The T3 Carbine,
Introduced at the end of World War II, the T3 carbine was a variant of the M2 Carbine (a fully automatic M1 carbine with a 30 round magazine) outfitted with a state of the art infrared light source and scope. The system worked by emitting infrared light from an infrared light spotlight. With the naked eye infrared light is invisible, but with an M2 infrared detecting sniper scope, the users would have a modest degree of night vision up to 70 yards. All of this equipment would have been powered by a large battery pack. Later, the system was upgraded with a new scope that enhanced night vision up to 100 yards, and even later up to 125 yards. Typically a three man crew was deployed to operate the T3, with one acting as gunner, and another two acting as spotters and managing the T3’s complex systems.
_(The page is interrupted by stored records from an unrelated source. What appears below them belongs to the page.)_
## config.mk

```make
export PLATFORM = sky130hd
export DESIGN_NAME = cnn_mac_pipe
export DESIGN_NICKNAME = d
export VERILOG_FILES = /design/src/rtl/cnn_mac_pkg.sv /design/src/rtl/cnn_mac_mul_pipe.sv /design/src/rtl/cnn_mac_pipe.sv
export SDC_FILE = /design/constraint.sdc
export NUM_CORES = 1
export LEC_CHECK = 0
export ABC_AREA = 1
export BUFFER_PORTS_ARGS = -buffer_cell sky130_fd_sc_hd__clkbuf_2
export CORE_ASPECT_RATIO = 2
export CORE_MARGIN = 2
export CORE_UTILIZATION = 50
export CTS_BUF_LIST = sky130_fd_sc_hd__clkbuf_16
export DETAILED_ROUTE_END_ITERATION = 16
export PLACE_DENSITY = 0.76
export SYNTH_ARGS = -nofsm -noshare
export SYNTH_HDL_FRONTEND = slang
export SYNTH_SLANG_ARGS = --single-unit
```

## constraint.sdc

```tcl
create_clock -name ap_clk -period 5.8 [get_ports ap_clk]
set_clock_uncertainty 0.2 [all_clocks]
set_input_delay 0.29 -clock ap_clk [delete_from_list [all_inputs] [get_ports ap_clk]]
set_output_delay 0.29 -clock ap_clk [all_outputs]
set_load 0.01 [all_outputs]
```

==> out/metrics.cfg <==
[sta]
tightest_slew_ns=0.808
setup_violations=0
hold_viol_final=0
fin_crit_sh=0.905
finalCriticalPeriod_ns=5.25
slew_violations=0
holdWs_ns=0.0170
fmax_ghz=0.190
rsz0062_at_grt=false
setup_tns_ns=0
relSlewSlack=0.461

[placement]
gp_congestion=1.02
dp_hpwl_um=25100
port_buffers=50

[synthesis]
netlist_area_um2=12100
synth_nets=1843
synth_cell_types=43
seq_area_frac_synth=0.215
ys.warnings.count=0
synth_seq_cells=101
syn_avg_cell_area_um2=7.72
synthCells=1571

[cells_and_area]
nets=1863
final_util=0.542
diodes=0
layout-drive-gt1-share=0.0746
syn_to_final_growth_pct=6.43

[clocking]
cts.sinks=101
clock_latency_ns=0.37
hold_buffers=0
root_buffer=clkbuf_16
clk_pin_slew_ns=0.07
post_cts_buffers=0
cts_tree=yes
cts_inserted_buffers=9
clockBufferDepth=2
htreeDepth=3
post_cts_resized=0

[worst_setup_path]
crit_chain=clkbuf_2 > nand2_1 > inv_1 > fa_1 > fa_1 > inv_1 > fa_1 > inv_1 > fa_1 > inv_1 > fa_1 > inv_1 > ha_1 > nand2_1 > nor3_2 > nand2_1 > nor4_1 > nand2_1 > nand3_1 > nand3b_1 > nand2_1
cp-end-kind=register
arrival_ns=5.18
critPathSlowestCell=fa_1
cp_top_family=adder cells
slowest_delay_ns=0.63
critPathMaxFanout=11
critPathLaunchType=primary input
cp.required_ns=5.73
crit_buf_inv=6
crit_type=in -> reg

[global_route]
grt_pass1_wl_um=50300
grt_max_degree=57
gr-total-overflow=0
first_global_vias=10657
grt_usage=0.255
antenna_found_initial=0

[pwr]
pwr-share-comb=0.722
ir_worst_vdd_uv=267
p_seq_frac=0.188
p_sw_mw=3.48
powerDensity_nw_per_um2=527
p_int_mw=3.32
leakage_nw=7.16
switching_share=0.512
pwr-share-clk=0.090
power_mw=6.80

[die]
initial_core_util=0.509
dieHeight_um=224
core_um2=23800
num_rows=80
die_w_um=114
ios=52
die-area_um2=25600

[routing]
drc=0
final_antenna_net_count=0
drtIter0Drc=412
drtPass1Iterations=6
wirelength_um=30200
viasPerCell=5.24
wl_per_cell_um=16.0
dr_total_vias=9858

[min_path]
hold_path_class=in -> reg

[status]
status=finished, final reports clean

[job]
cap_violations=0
The T3 carbine was first deployed in combat at the Battle of Okinawa, where it became important in prevent Japanese soldiers from sneaking up on enemy lines at night. It was during the Korean War that the T3, then known as the M3 carbine, would see its most prolific use, being used by night sentries to prevent North Korean and Chinese forces from conducting night attacks. By the end of the Korean War, M3 carbines were outfitted with a forward grip. After the Korean War, new weapons and new night vision systems would make the T3 and M3 carbine obsolete. They saw some use in Vietnam, although by then more advanced night optics came into use. Around 3,000 T3 carbines were produced.